La pregunta descolocó a Seyss-Inquart: “No entiendo muy bien a dónde quiere ir a parar con esta conexión”, replicó. Pero Leonard tenía muy claro qué había querido decir al vincular los crematorios con el expolio de obras de arte. Quería denunciar que existía un nexo directo entre este saqueo y el Holocausto, dejar constancia de que los nazis acrecentaban sus colecciones artísticas, alardeaban de sus conocimientos y buen gusto o se emocionaban ante unos cuadros de Rembrandt, Rubens o van Dyck mientras exterminaban a sus propietarios junto con todas sus familias y vecinos.

Quería decir, también, que el pillaje de obras de arte solo era un episodio más en la requisa de todos los bienes que poseían los judíos solo por el hecho de ser judíos, ya fueran ricos o pobres, ateos, agnósticos o creyentes. Un saqueo que comenzó con las propiedades de más valor, como las empresas, las cuentas bancarias o las obras de arte. Que prosiguió con el robo de cuanto tenían en sus casas al ser deportados: desde las vajillas hasta los paraguas, pasando por las bombillas, la ropa o los juguetes. Que continuó tras su llegada a los campos de exterminio donde dejaron las últimas posesiones que llevaban consigo: maletas, abrigos, relojes, ropa interior. Que concluyó con el despojo de sus cadáveres antes de que fueran convertidos en cenizas.

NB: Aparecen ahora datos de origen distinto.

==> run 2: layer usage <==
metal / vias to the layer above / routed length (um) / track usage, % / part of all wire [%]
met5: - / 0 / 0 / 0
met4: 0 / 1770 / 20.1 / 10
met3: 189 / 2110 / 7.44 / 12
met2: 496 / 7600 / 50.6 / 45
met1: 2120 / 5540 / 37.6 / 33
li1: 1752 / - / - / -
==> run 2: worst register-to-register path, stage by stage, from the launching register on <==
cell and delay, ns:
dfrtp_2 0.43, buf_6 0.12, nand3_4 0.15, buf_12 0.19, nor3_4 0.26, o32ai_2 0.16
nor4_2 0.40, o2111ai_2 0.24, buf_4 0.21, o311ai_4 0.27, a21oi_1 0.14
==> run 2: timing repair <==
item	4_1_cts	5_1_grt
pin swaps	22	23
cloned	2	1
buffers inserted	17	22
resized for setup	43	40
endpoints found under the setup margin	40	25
### config.mk
export PLATFORM = sky130hd
export DESIGN_NAME = bsn_stream_src
export DESIGN_NICKNAME = d
export VERILOG_FILES = /design/src/rtl/bsn_stream_src.sv
export SDC_FILE = /design/constraint.sdc
export NUM_CORES = 1
export LEC_CHECK = 0
export BUFFER_PORTS_ARGS = -buffer_cell sky130_fd_sc_hd__clkbuf_2
export CAP_MARGIN = 25
export CORE_ASPECT_RATIO = 1.1
export CORE_MARGIN = 1
export CORE_UTILIZATION = 30
export CTS_CLUSTER_DIAMETER = 100
export CTS_CLUSTER_SIZE = 8
export DETAILED_ROUTE_END_ITERATION = 6
export PLACE_DENSITY = 0.56
export SETUP_SLACK_MARGIN = 0.3
export SYNTH_ARGS = -nofsm -noshare
export SYNTH_HDL_FRONTEND = slang
export SYNTH_SLANG_ARGS = --single-unit
export TNS_END_PERCENT = 20
### constraint.sdc
create_clock -name clk -period 9.19 [get_ports clk]
set_input_delay 0.4595 -clock clk [delete_from_list [all_inputs] [get_ports clk]]
set_output_delay 0.4595 -clock clk [all_outputs]
set_load 0.01 [all_outputs]
### src/rtl/bsn_stream_src.sv
module bsn_stream_src #(
  parameter int unsigned BLK_CLKS      = 100,
  parameter int unsigned SYNC_CLKS_DEF = 200_000_000,
  parameter int unsigned XFER_LAT      = 3
) (
  input  logic        clk,
  input  logic        rst_n,
  input  logic        pps,
  input  logic        reg_wr,
  input  logic        reg_rd,
  input  logic [2:0]  reg_addr,
  input  logic [31:0] reg_wdata,
  output logic [31:0] reg_rdata,
  output logic        st_valid,
  output logic        st_sob,
  output logic        st_eob,
  output logic        st_sync,
  output logic [63:0] st_bsn
);

  localparam int BW = (BLK_CLKS > 1) ? $clog2(BLK_CLKS) : 1;
  localparam int XW = $clog2(XFER_LAT + 2);
  localparam logic [BW-1:0] BLK_LAST = BW'(BLK_CLKS - 1);

  typedef enum logic [1:0] {S_OFF, S_ARM, S_WAIT, S_RUN} state_t;

  // register side
  logic [31:0] lo_stage, per_mm, ofs_mm;
  logic [63:0] init_mm;
  logic [1:0]  cmd_mm;
  logic        cmd_pend;
  logic [XW-1:0] xfer_cnt;
  logic        xfer_go;

  // stream side
  state_t      state;
  logic [1:0]  mode_st;
  logic [31:0] per_st, ofs_st, wcnt, clk_cnt;
  logic [63:0] init_st, bsn, cap;
  logic [BW-1:0] blk_cnt;
  logic        due, pps_q;

  logic        running, pps_rise, cmd_now, start, boundary, wrap;
  logic [63:0] init_use;

  assign xfer_go  = (xfer_cnt == XW'(1));
  assign cmd_now  = xfer_go && cmd_pend;
  assign running  = (state == S_RUN);
  assign pps_rise = pps && !pps_q;
  assign init_use = xfer_go ? init_mm : init_st;
  assign boundary = (clk_cnt == 32'd0);
  assign wrap     = ({1'b0, clk_cnt} + 33'd1) >= {1'b0, per_st};

  assign st_valid = running;
  assign st_sob   = running && (blk_cnt == '0);
  assign st_eob   = running && (blk_cnt == BLK_LAST);
  assign st_sync  = st_sob && (due || boundary);
  assign st_bsn   = bsn;

  assign start = (cmd_now && cmd_mm == 2'd1)
              || (!cmd_now && state == S_ARM && pps_rise && ofs_st == 32'd0)
              || (!cmd_now && state == S_WAIT && wcnt == 32'd1);

  always_ff @(posedge clk) begin
    if (!rst_n) begin
      lo_stage <= '0;
      init_mm  <= '0;
      per_mm   <= SYNC_CLKS_DEF;
      ofs_mm   <= '0;
      cmd_mm   <= '0;
      cmd_pend <= 1'b0;
      xfer_cnt <= '0;
    end else begin
      if (xfer_cnt != '0) xfer_cnt <= xfer_cnt - XW'(1);
      if (xfer_go) cmd_pend <= 1'b0;
      if (reg_wr) begin
        case (reg_addr)
          3'd0: begin cmd_mm <= reg_wdata[1:0]; cmd_pend <= 1'b1; xfer_cnt <= XW'(XFER_LAT); end
          3'd1: begin per_mm <= reg_wdata; xfer_cnt <= XW'(XFER_LAT); end
          3'd2: lo_stage <= reg_wdata;
          3'd3: begin init_mm <= {reg_wdata, lo_stage}; xfer_cnt <= XW'(XFER_LAT); end
          3'd4: begin ofs_mm <= reg_wdata; xfer_cnt <= XW'(XFER_LAT); end
          default: ;
        endcase
      end
    end
  end

  always_ff @(posedge clk) begin
    if (!rst_n) begin
      state   <= S_OFF;
      mode_st <= '0;
      per_st  <= SYNC_CLKS_DEF;
      ofs_st  <= '0;
      init_st <= '0;
      wcnt    <= '0;
      clk_cnt <= '0;
      blk_cnt <= '0;
      bsn     <= '0;
      cap     <= '0;
      due     <= 1'b0;
      pps_q   <= 1'b0;
    end else begin
      pps_q <= pps;
      if (xfer_go) begin
        per_st  <= per_mm;
        ofs_st  <= ofs_mm;
        init_st <= init_mm;
      end
      if (running) begin
        blk_cnt <= st_eob ? '0 : blk_cnt + BW'(1);
        if (st_eob) bsn <= bsn + 64'd1;
        clk_cnt <= wrap ? 32'd0 : clk_cnt + 32'd1;
        if (st_sync) begin
          cap <= bsn;
          due <= 1'b0;
        end else if (boundary) begin
          due <= 1'b1;
        end
      end
      if (cmd_now) begin
        case (cmd_mm)
          2'd1:    begin state <= S_RUN; mode_st <= 2'd1; end
          2'd2:    begin state <= S_ARM; mode_st <= 2'd2; end
          default: begin state <= S_OFF; mode_st <= 2'd0; end
        endcase
      end else begin
        case (state)
          S_ARM:  if (pps_rise) begin
                    if (ofs_st == 32'd0) state <= S_RUN;
                    else begin state <= S_WAIT; wcnt <= ofs_st; end
                  end
          S_WAIT: if (wcnt == 32'd1) state <= S_RUN;
                  else wcnt <= wcnt - 32'd1;
          default: ;
        endcase
      end
      if (start) begin
        blk_cnt <= '0;
        clk_cnt <= '0;
        bsn     <= init_use;
        due     <= 1'b0;
      end
    end
  end

  always_ff @(posedge clk) begin
    if (!rst_n) begin
      reg_rdata <= '0;
    end else if (reg_rd) begin
      case (reg_addr)
        3'd0:    reg_rdata <= {29'd0, running, mode_st};
        3'd1:    reg_rdata <= per_mm;
        3'd2:    reg_rdata <= cap[31:0];
        3'd3:    reg_rdata <= cap[63:32];
        3'd4:    reg_rdata <= ofs_mm;
        default: reg_rdata <= '0;
      endcase
    end
  end

endmodule
### src/rtl/lmr_arb.sv
module lmr_arb
    import lmr_pkg::*;
#(
    parameter int NUM_LINES = 7
) (
    input  logic                       clk,
    input  logic                       rst_n,
    input  logic [NUM_LINES-1:0]       req,
    input  lmr_entry_t [NUM_LINES-1:0] entries,
    input  logic                       ready,
    output logic [NUM_LINES-1:0]       grant,
    output logic                       valid,
    output logic [15:0]                addr,
    output logic [7:0]                 data
);

    typedef struct packed {
        logic        valid;
        logic [15:0] addr;
        logic [7:0]  data;
    } out_t;

    out_t st_d, st_q;
    logic slot_free;
    logic found;

    assign slot_free = ~st_q.valid | ready;

    always_comb begin
        st_d  = st_q;
        grant = '0;
        found = 1'b0;
        if (ready) begin
            st_d.valid = 1'b0;
        end
        if (slot_free) begin
            for (int i = 0; i < NUM_LINES; i++) begin
                if (req[i] && !found) begin
                    found      = 1'b1;
                    grant[i]   = 1'b1;
                    st_d.valid = 1'b1;
                    st_d.addr  = {entries[i].dst_id, entries[i].dst_eid};
                    st_d.data  = entries[i].vec;
                end
            end
        end
    end

    always_ff @(posedge clk) begin
        if (!rst_n) begin
            st_q <= '0;
        end else begin
            st_q <= st_d;
        end
    end

    assign valid = st_q.valid;
    assign addr  = st_q.addr;
    assign data  = st_q.data;

    a_r11_single_grant: assert property (@(posedge clk) disable iff (!rst_n)
        $onehot0(grant));

    a_r11_grant_requested: assert property (@(posedge clk) disable iff (!rst_n)
        (grant & ~req) == '0);

    a_r12_hold_stable: assert property (@(posedge clk) disable iff (!rst_n)
        (valid && !ready) |=> (valid && $stable(addr) && $stable(data)));

    a_r12_drop_only_on_accept: assert property (@(posedge clk) disable iff (!rst_n)
        $fell(valid) |-> $past(ready));

endmodule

Herbert Stewart Leonard tenía razón: existe un vínculo directo entre el expolio nazi de obras de arte y el Holocausto. Él lo vio claro porque en 1946 aún estaba muy presente el horror de los campos de exterminio. Casi ochenta años después hemos perdido esta perspectiva y la conexión entre el expolio y el exterminio de millones de personas parece más borros y difusa. Pero es preciso que la tengamos presente cada vez que leamos en la prensa alguna noticia relacionada con el expolio nazi, porque los cuadros procedentes del expolio están marcados con sangre y con cenizas.